[SUPPLIED RECORDS]

·····

$ cat src/rtl/nibble_serial_adder.sv
// nibble_serial_adder: WIDTH-bit add stepped 4 bits/cycle through one cla_adder_4bit (rev 1.0).
// Define NIBBLE_SERIAL_SUB_EN to enable A-B via the sub input.
`default_nettype none

module cla_adder_4bit (
  input  logic [3:0] i_a,
  input  logic [3:0] i_b,
  input  logic       i_cin,
  output logic [3:0] o_s,
  output logic       o_c4,
  output logic       o_pg,
  output logic       o_gg
);
  logic [3:0] w_g;
  logic [3:0] w_p;
  logic [3:0] w_c;

  assign w_g = i_a & i_b;
  assign w_p = i_a ^ i_b;

  assign w_c[0] = i_cin;
  assign w_c[1] = w_g[0] | (w_p[0] & i_cin);
  assign w_c[2] = w_g[1] | (w_p[1] & w_g[0]) | (w_p[1] & w_p[0] & i_cin);
  assign w_c[3] = w_g[2] | (w_p[2] & w_g[1]) | (w_p[2] & w_p[1] & w_g[0])
                | (w_p[2] & w_p[1] & w_p[0] & i_cin);

  assign o_pg = &w_p;
  assign o_gg = w_g[3] | (w_p[3] & w_g[2]) | (w_p[3] & w_p[2] & w_g[1])
              | (w_p[3] & w_p[2] & w_p[1] & w_g[0]);
  assign o_c4 = o_gg | (o_pg & i_cin);
  assign o_s  = w_p ^ w_c;
endmodule

module nibble_serial_adder #(
  parameter int WIDTH = 32
) (
  input  logic             clk,
  input  logic             rstn,
  input  logic             in_valid,
  output logic             in_ready,
  input  logic [WIDTH-1:0] a,
  input  logic [WIDTH-1:0] b,
  input  logic             cin,
  input  logic             sub,
  output logic             out_valid,
  input  logic             out_ready,
  output logic [WIDTH-1:0] sum,
  output logic             cout,
  output logic             ovf,
  output logic             zero
);
  localparam int NIB = WIDTH / 4;
  localparam int IW  = (NIB > 1) ? $clog2(NIB) : 1;

  typedef enum logic [1:0] {
    IDLE = 2'd0,
    RUN  = 2'd1,
    DONE = 2'd2
  } state_t;

  state_t           r_state;
  state_t           w_next;
  logic [WIDTH-1:0] r_a;
  logic [WIDTH-1:0] r_b;
  logic             r_carry;
  logic [IW-1:0]    r_idx;
  logic [WIDTH-1:0] r_sum;
  logic             r_cout;
  logic             r_ovf;
  logic             r_zero;

  logic [3:0]       w_a_nib;
  logic [3:0]       w_b_nib;
  logic [3:0]       w_s;
  logic             w_c4;
  logic             w_pg;
  logic             w_gg;
  logic             w_last;
  logic [WIDTH-1:0] w_sum_next;
  logic             w_unused_pg_gg;

  assign w_unused_pg_gg = w_pg ^ w_gg;

`ifndef NIBBLE_SERIAL_SUB_EN
  logic w_unused_sub;
  assign w_unused_sub = sub;
`endif

  assign w_last = (r_idx == IW'(NIB - 1));

  always_comb begin
    w_a_nib    = '0;
    w_b_nib    = '0;
    w_sum_next = r_sum;
    for (int k = 0; k < NIB; k++) begin
      if (r_idx == IW'(k)) begin
        w_a_nib             = r_a[4*k +: 4];
        w_b_nib             = r_b[4*k +: 4];
        w_sum_next[4*k +: 4] = w_s;
      end
    end
  end

  cla_adder_4bit u_cla (
    .i_a   (w_a_nib),
    .i_b   (w_b_nib),
    .i_cin (r_carry),
    .o_s   (w_s),
    .o_c4  (w_c4),
    .o_pg  (w_pg),
    .o_gg  (w_gg)
  );

  always_ff @(posedge clk or negedge rstn) begin
    if (!rstn) r_state <= IDLE;
    else       r_state <= w_next;
  end

  always_comb begin
    w_next = r_state;
    case (r_state)
      IDLE:    if (in_valid)  w_next = RUN;
      RUN:     if (w_last)    w_next = DONE;
      DONE:    if (out_ready) w_next = IDLE;
      default: w_next = IDLE;
    endcase
  end

  always_ff @(posedge clk or negedge rstn) begin
    if (!rstn) begin
      r_a     <= '0;
      r_b     <= '0;
      r_carry <= 1'b0;
      r_idx   <= '0;
      r_sum   <= '0;
      r_cout  <= 1'b0;
      r_ovf   <= 1'b0;
      r_zero  <= 1'b0;
    end else begin
      case (r_state)
        IDLE: begin
          if (in_valid) begin
            r_a   <= a;
            r_idx <= '0;
`ifdef NIBBLE_SERIAL_SUB_EN
            // Subtract as A + ~B + 1; cout then reads as "no borrow".
            r_b     <= sub ? ~b : b;
            r_carry <= sub ? 1'b1 : cin;
`else
            r_b     <= b;
            r_carry <= cin;
`endif
          end
        end
        RUN: begin
          r_sum   <= w_sum_next;
          r_carry <= w_c4;
          r_idx   <= r_idx + IW'(1);
          if (w_last) begin
            r_cout <= w_c4;
            r_ovf  <= (r_a[WIDTH-1] == r_b[WIDTH-1]) && (w_s[3] != r_a[WIDTH-1]);
            r_zero <= (w_sum_next == '0);
          end
        end
        default: ;
      endcase
    end
  end

  assign in_ready  = (r_state == IDLE);
  assign out_valid = (r_state == DONE);
  assign sum       = r_sum;
  assign cout      = r_cout;
  assign ovf       = r_ovf;
  assign zero      = r_zero;
endmodule

`default_nettype wire

$ cat config.mk
export PLATFORM = sky130hd
export DESIGN_NAME = nibble_serial_adder
export DESIGN_NICKNAME = d
export VERILOG_FILES = /design/src/rtl/nibble_serial_adder.sv
export SDC_FILE = /design/constraint.sdc
export NUM_CORES = 1
export LEC_CHECK = 0
export CAP_MARGIN = 40
export CORE_UTILIZATION = 40
export CTS_CLUSTER_SIZE = 16
export DETAILED_ROUTE_END_ITERATION = 10
export MAX_ROUTING_LAYER = met4
export SYNTH_ARGS = -nofsm -noshare
export SYNTH_HDL_FRONTEND = slang
export SYNTH_HIERARCHICAL = 1
export SYNTH_SLANG_ARGS = --single-unit
$ cat constraint.sdc
create_clock -name clk -period 4.5 [get_ports clk]
set_input_delay 0.675 -clock clk [delete_from_list [all_inputs] [get_ports clk]]
set_output_delay 0.675 -clock clk [all_outputs]
set_load 0.005 [all_outputs]
# [After elaboration in Yosys (flattened, before gate mapping)]
# Cells that the tools add are included.
[word_totals] output_inout_bits=37 reg_bits=105 ram_bits=0 latch_bits=0 wordCells=94 in_bits=70 n_memories=0 romBits=0
[op_classes] eq_ne=14 reduce_logical=10 add_sub_neg=1 magnitude_cmp=0 n_shift=0 n_mux=32 bitwise=28 div=0 n_mul=0
[op_table] op="4-bit two-way mux" n=24
[op_table] op="32-bit logical NOT" n=1
[op_table] op="1-bit bitwise AND" n=15
[op_table] op="3-bit equality test, second input constant" n=4
[op_table] op="1-bit OR" n=10
[op_table] op="4-bit XOR" n=2
[op_table] op="3-bit by 2-bit equality test with 1-bit output, second input constant" n=2
[op_table] op="2-bit two-way mux" n=3
[op_table] op="2-bit one-hot mux with 3 select lines" n=1
[op_table] op="3-bit one-hot mux with 2 select lines" n=1
[op_table] op="2-bit AND reduction" n=3
[op_table] op="4-bit bitwise AND" n=1
[op_table] op="2-bit != test, second input constant" n=2
[op_table] op="4-bit AND reduction" n=1
[op_table] op="3-bit by 1-bit adder with 3-bit output, second input constant" n=1
[op_table] op="3-bit by 1-bit equality test with 1-bit output, second input constant" n=1
[op_table] op="3-bit logical NOT" n=1
[op_table] op="3-bit two-way mux" n=1
[op_table] op="3-bit AND reduction" n=1
[op_table] op="2-bit by 1-bit equality test with 1-bit output, second input constant" n=1
[op_table] op="2-bit equality test, second input constant" n=1
[op_table] op="2-bit logical NOT" n=1
[op_table] op="2-bit by 1-bit != test with 1-bit output, second input constant" n=1
[op_table] op="1-bit one-hot mux with 2 select lines" n=1
[op_table] op="5 further kinds" n=5

# [Depth between registers and ports, before layout]
[logic_depth] depth_word=17 mapped_depth=18 mapped_depth_nobuf=16

# [Modules after synthesis]
# The synthesis kept the hierarchy.
[modules_own_cells] module="nibble_serial_adder" instances=1 area_per_inst_um2=5018.6 seq_area_each_um2=2627.5 cells_per_inst=553
[modules_own_cells] module="cla_adder_4bit" instances=1 area_per_inst_um2=193.9 seq_area_each_um2=0.0 cells_per_inst=22

# [Worst setup path before layout]
# OpenSTA, ideal clock, no wires.
[synth_timing] kind="register to register" from="register r_idx[2]" to="register r_zero, in the netlist zero" synth_period_minus_slack_ps=4022 arrival_ps=3930 path_stages_with_launch=18 setup_ps=92 required_ps=4408 n_path_buf=2 slack_ps=478 path_cell_list="dfrtp_1 clkbuf_1 clkinv_1 ha_1 or2_2 clkbuf_1 o311ai_0 a21oi_1 o21ai_1 ha_1 a21o_1 a21oi_1 xnor2_1 or2_2 a211o_1 nand2_1 o2111ai_1 o31ai_2"
[synth_via] elab_cells_between_ends=52 cone_classes="7 x eq/ne; 24 x mux; 18 x bitwise; 3 x reduce/logical"
[synth_rtl] element="from (decl)" line="66" rtl="logic [IW-1:0] r_idx;"
[synth_rtl] element="from (signal assigned)" line="158" rtl="r_idx <= r_idx + IW'(1);"
[synth_rtl] element="3-bit logical NOT" line="96" rtl="if (r_idx == IW'(k)) begin"
[synth_rtl] element="4-bit two-way mux (7 in series)" line="96"
[synth_rtl] element="4-bit two-way mux (*)" line="96"
[synth_rtl] element="named net w_b_nib[0]" line="73" rtl="logic [3:0] w_b_nib;"
[synth_rtl] element="4-bit bitwise AND or 4-bit XOR (tied branches)" line="18, 19"
[synth_rtl] element="1-bit bitwise AND" line="23" rtl="assign w_c[2] = w_g[1] | (w_p[1] & w_g[0]) | (w_p[1] & w_p[0] & i_cin);"
[synth_rtl] element="1-bit OR or 1-bit bitwise AND (tied branches)" line="23"
[synth_rtl] element="1-bit OR (*)" line="23"
[synth_rtl] element="4-bit XOR (*)" line="31" rtl="assign o_s = w_p ^ w_c;"
[synth_rtl] element="named net w_s[2]" line="74" rtl="logic [3:0] w_s;"
[synth_rtl] element="4-bit two-way mux" line="96"
[synth_rtl] element="32-bit logical NOT (*)" line="162" rtl="r_zero <= (w_sum_next == '0);"
[synth_rtl] element="to (signal assigned)" line="162"
[synth_rtl] element="to (decl)" line="70" rtl="logic r_zero;"
# The timed path passes the listed nets; every way through them passes the cells marked *.
# A chain may end at the register's enable or synchronous reset.

# [Worst setup path in the final report]
[layout_timing] from="register r_idx[0]" to="register r_zero, in the netlist zero"
# The elaborated chain is that of the path after synthesis.

==> results.toml <==
[grt]
grt_pass1_vias = 4307
grt_remaining_overflow = 0
grt_max_degree = 65
grt_pass1_wl_um = 20900
antenna_found_initial = 0
track_usage = 0.211

[finish]
fin_area_mm2 = 0.00664
multi_input_area_mm2 = 0.00233
seq_area_mm2 = 0.00263
antenna_cells = 0
syn_to_final_growth_pct = 28.0
fillers = 1220
drive_gt1_frac = 0.113
nets = 749

[setup_path]
r2r-start = "r_idx[0]"
crit_type = "reg -> reg"
cpPeakStageDelay_ps = 540
critical_path.max_fanout = 7
rrSetupSlack_ps = 470
endpoint = "zero"
slowest_stage = "o311ai_0"
worst_ep_arrival_time_ps = 4290
path_cells = "inv_1, ha_1, nor2b_1, a221oi_1, o311ai_0, a21oi_1, o21ai_1, ha_1, a21o_1, a21oi_1, xnor2_1, or2_2, a211o_1, nand2_1, o2111ai_1, o31ai_2"
cp-start-kind = "flop"
rr_endpoint = "zero"
crit_start = "r_idx[0]"
required_ps = 4760
reg2reg_depth = 16
worstSetupEndpointType = "flop"

[die]
core-area_mm2 = 0.0126
ioPinCount = 107
initial_core_util = 0.411
die_x_um = 116
die_area_mm2 = 0.0134
fp-row-count = 41
die_h_um = 116

[routing]
drt_first_pass_iters = 4
ant_nets = 0
routedWlPerCell_um = 15.1
vias_per_cell = 5.05
drt_drc_violations_left = 0
num_vias = 4267
first_iter_violations = 214
wl_um = 12800

[sta]
rsz0062_at_grt = "no"
post-route-period-util = 0.895
setup_tns_ps = 0
worst_slew_pin_slew_ps = 847
timing.fmax_mhz = 248
fin_worst_skew_ps = 10.2
finalSetupViolations = 0
fin_crit_ps = 4030
slew_violations = 0
finalHoldViolations = 0
max-slew-margin-rel = 0.434

[placed_design]
dpl_cell_area_mm2 = 0.00636
post-dp-hpwl_um = 9430
gp_congestion = 0.831
numPortBuffers = 105

[yosys]
synthCells = 572
synth_nets = 653
yosys_warnings = 6
syn_avg_cell_area_um2 = 9.07
synth_area_mm2 = 0.00519

[worst_hold_path]
min_path_type = "in -> async"

[clock_tree]
cts_resized = 0
hold_buffers = 0
cts_root_buf = "clkbuf_16"
clock_path_buffers = 2
cts_tree = "yes"
path_clk_slew_ps = 80
post_cts_buffers = 0
clk_latency_ps = 350
clock-sinks = 105
htree_levels = 3
numCtsBuffers = 9

[status]
status = "complete, no violations"

[power_and_ir_drop]
p_leak_nw = 3.08
peakVddDrop_mv = 0.471
power_density_mw_per_mm2 = 863

[run]
maxCapViolCount = 0
==> area by class of cell <==
class | count | area share
Sequential cell | 105 | 0.396
Inverter | 11 | 0.00622
Tap cell | 172 | 0.0324
Multi-Input combinational cell | 424 | 0.350
Timing Repair Buffer | 117 | 0.173
Clock inverter | 6 | 0.00716
Clock buffer | 10 | 0.0345
==> critical path, delay by kind of cell, from the launching register on <==
kind / cells / cell delay (ps)
AO/OA/AOI/OAI: 9 / 2030
buffers and inverters: 1 / 100
adder cells (fa/ha/maj): 2 / 580
flip-flops: 1 / 430
AND/OR/NAND/NOR: 3 / 700
XOR/XNOR: 1 / 100
==> layout by cell type, fill, tap and decap left out, types with 3 or more instances in the layout <==
cell	instances
mux2_2	34
clkdlybuf4s50_1	104
a221oi_1	8
o311ai_1	5
o31ai_1	4
inv_1	9
buf_4	12
nor2_1	32
a21oi_1	21
dfrtp_1	105
nand3_1	5
nand2_1	220
o21ai_1	8
nor2b_1	10
clkbuf_16	9
inv_6	3
o311ai_0	3
ha_1	10
o21ai_0	24
nand2b_1	6
==> flip-flops by register name, summed over array words and instances, names as in the netlist <==
| signal | cells |
|---|---|
| ovf | 1 |
| cout | 1 |
| r_carry | 1 |
| sum | 32 |
| r_a | 32 |
| r_b | 32 |
| r_state | 2 |
| r_idx | 3 |
| zero | 1 |
==> metal layers <==
| layer | vias to the layer above | wire, um | global-route usage |
|---|---|---|---|
| li1 | 2088 | - | - |
| met1 | 2028 | 6010 | 0.274 |
| met3 | 24 | 611 | 0.0371 |
| met4 | 0 | 278 | 0.0744 |
| met2 | 127 | 5900 | 0.332 |
| met5 | - | 0 | - |
==> how the worst min path moves through the flow <==
stage / startpoint / endpoint / slack [ps] / cells after the start
6_report: rstn / sum[16] / 410 / 1
5_1_grt: rstn / sum[16] / 470 / 1
4_1_cts: rstn / sum[16] / 440 / 1
3_5_place_dp: r_b[27] / r_b[27] / 460 / 2
3_3_place_gp: r_b[4] / r_b[4] / 460 / 2
2_1_floorplan: rstn / cout / 380 / 0
==> where the power goes <==
group / switching [mW] / leakage [nW] / internal (mW)
Clock: 0.364 / 0.134 / 0.382
Sequential: 0.316 / 1.30 / 1.40
Combinational: 1.83 / 1.64 / 1.44
Total: 2.51 / 3.08 / 3.22
==> through the flow <==
stage          std cells  hold WS [ps]  power, mW  utilization  setup slack [ps]
5_1_grt              845           472       6.20        0.526               251
4_1_cts              845           443       5.77        0.526               489
3_3_place_gp         828           460       4.93        0.502               593
3_5_place_dp         829           464       5.02        0.504               520
6_report             845           406       5.73        0.526               472
2_1_floorplan        572           379       3.81            -               488
Power figures use the tool's default switching activity.
==> patch, RTL diff (same settings) <==
Reset style: synchronous (`rstn`), changed in 2 clocked blocks.
--- a/src/rtl/nibble_serial_adder.sv
+++ b/src/rtl/nibble_serial_adder.sv
@@ -111,7 +111,7 @@
     .o_gg  (w_gg)
   );
 
-  always_ff @(posedge clk or negedge rstn) begin
+  always_ff @(posedge clk) begin
     if (!rstn) r_state <= IDLE;
     else       r_state <= w_next;
   end
@@ -126,7 +126,7 @@
     endcase
   end
 
-  always_ff @(posedge clk or negedge rstn) begin
+  always_ff @(posedge clk) begin
     if (!rstn) begin
       r_a     <= '0;
       r_b     <= '0;
Check against the original RTL: differs if rstn is asserted again (counterexample within 4 cycles, from zero or initial values and one cycle with rstn low); with rstn held inactive, the same outputs for 10 cycles.
==> patch against the original RTL <==
  * Core utilization rose by 1.3 points
  * Critical path depth rose by 1
  * Wire length rose by 13%
  * Sequential cell count did not move
  * Worst setup slack got worse by 0.11 ns
  * Final area rose by 4.1%
  * Synthesized area rose by 2.9%
  * Critical endpoint is now zero
Power is not compared: it rests on default switching activity, and its combinational part moved more than twofold at a synthesized area within 25%.
==> patch: results (changes against the original RTL) <==
* Crit path DAT at 4.43 ns (was 4.29 ns)
* Initial antenna violation count at 0 (unchanged)
* R2R cell count at 17 (was 16)
* Status: finished, final reports clean (unchanged)
* Max FO, Critical Path at 14 (was 7)
* Slew HR at 61.4% (was 43.4%)
* Hold Path Stages at 2
* Port Buf Inserts at 105 (unchanged)
* Vias post-DR at 4852 (was 4267)
* Global-route wire length before repair at 23800 um (was 20900 um)
* Vias in the first global route at 4774 (was 4307)
* FF-to-FF Start: r_idx[0] (unchanged)
* Largest net degree at the start of global routing at 43 (was 65)
* TritonRoute pass-1 iters at 4 (unchanged)
* Worst r2r dst: zero (unchanged)
* Initial DRC count at 323 (was 214)
* Drt total wl at 14500 um (was 12800 um)
* Syn Nets at 748 (was 653)
* Reg clk slew, reported paths at 0.07 ns
* Synth Warn # at 6 (unchanged)
* Final #Nets at 832 (was 749)
* Root Buffer: clkbuf_16 (unchanged)
* Filler cell count at 1268 (was 1220)
* Inserted Diodes at 0 (unchanged)
* CTS HTree Levels at 3 (unchanged)
* Final Hold Fails at 0 (unchanged)
* Post-DP HPWL at 10500 um (was 9430 um)
* Post-CTS sizing at 0 (unchanged)
* Layout cells sized above 1 at 6.35% (was 11.3%)
* Routability cong. at 0.875 (was 0.831)
* Clock Skews at 0.00715 ns (was 0.0102 ns)
* Worst hold path class: flip-flop to flip-flop (was input pin to asynchronous set/reset pin)
* Global Route Usage Sum at 22.3% (was 21.1%)
* Reg2Reg Setup Slack at 0.36 ns (was 0.47 ns)
==> patch: per-stage QoR <==
step | setup slack [ns] | cells | cell area [um^2] | hold WS, ns | util, %
2_1_floorplan | 0.801 | 667 | 5340 | 0.439 | -
3_3_place_gp | 0.549 | 909 | 6520 | 0.452 | 50.8
3_5_place_dp | 0.422 | 912 | 6560 | 0.458 | 51.2
4_1_cts | 0.400 | 928 | 6910 | 0.468 | 53.9
5_1_grt | 0.0353 | 928 | 6910 | 0.489 | 53.9
6_report | 0.361 | 928 | 6910 | 0.467 | 53.9
==> patch: how the worst max path moves through the flow <==
stage	from	to	slack (ns)	cells after the start
2_1_floorplan	r_idx[2]	zero	0.80	19
3_3_place_gp	r_idx[0]	zero	0.55	17
3_5_place_dp	r_idx[0]	zero	0.42	17
4_1_cts	r_idx[0]	zero	0.40	17
5_1_grt	r_idx[0]	zero	0.04	17
6_report	r_idx[0]	zero	0.36	17
==> patch: worst max-delay path, stage by stage, from the launching register on <==
cell       delay (ns)
dfxtp_1          0.38
inv_1            0.09
ha_1             0.34
and2_1           0.32
nor2_1           0.38
o31ai_1          0.15
a221oi_1         0.32
a21oi_1          0.15
ha_1             0.35
a41oi_2          0.23
o21ai_2          0.10
xor2_1           0.18
buf_4            0.22
nor4bb_1         0.26
o22a_1           0.19
o2111ai_1        0.08
nand4b_1         0.18
o21ai_1          0.14
==> patch: power groups by stage <==
stage | registers [uW] | logic (uW) | clock network (uW)
floorplan | 1010 | 226 | 0
global placement | 1020 | 370 | 0
detailed placement | 1020 | 384 | 0
CTS | 997 | 386 | 923
global route | 1000 | 421 | 955
finish | 997 | 384 | 904
==> patch: cell type report <==
cell class                 count  area share [%]
multi-input combinational    492            42.8
sequential                   105            30.4
timing repair buffer         125            17.7
clock buffer                  10            3.46
tap                          172            3.12
clock inverter                 6            1.52
inverter                      18           0.978
==> patch: layer usage <==
layer | wire length (um) | track usage [%] | share of wire, % | vias to the layer above
li1 | - | - | - | 2453
met1 | 6930 | 28.0 | 48 | 2263
met2 | 6640 | 35.8 | 46 | 120
met3 | 685 | 5.28 | 4.7 | 16
met4 | 232 | 6.33 | 1.6 | 0
met5 | 0 | - | 0 | -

·····

[WORK REQUIRED] All lines above from the one with "export DESIGN_NAME = nibble_serial_adder" to the one with "export SYNTH_ARGS = -nofsm -noshare", inclusive, should be copied exactly, and no other lines.

[TASK RESULT]
export DESIGN_NAME = nibble_serial_adder
export DESIGN_NICKNAME = d
export VERILOG_FILES = /design/src/rtl/nibble_serial_adder.sv
export SDC_FILE = /design/constraint.sdc
export NUM_CORES = 1
export LEC_CHECK = 0
export CAP_MARGIN = 40
export CORE_UTILIZATION = 40
export CTS_CLUSTER_SIZE = 16
export DETAILED_ROUTE_END_ITERATION = 10
export MAX_ROUTING_LAYER = met4
export SYNTH_ARGS = -nofsm -noshare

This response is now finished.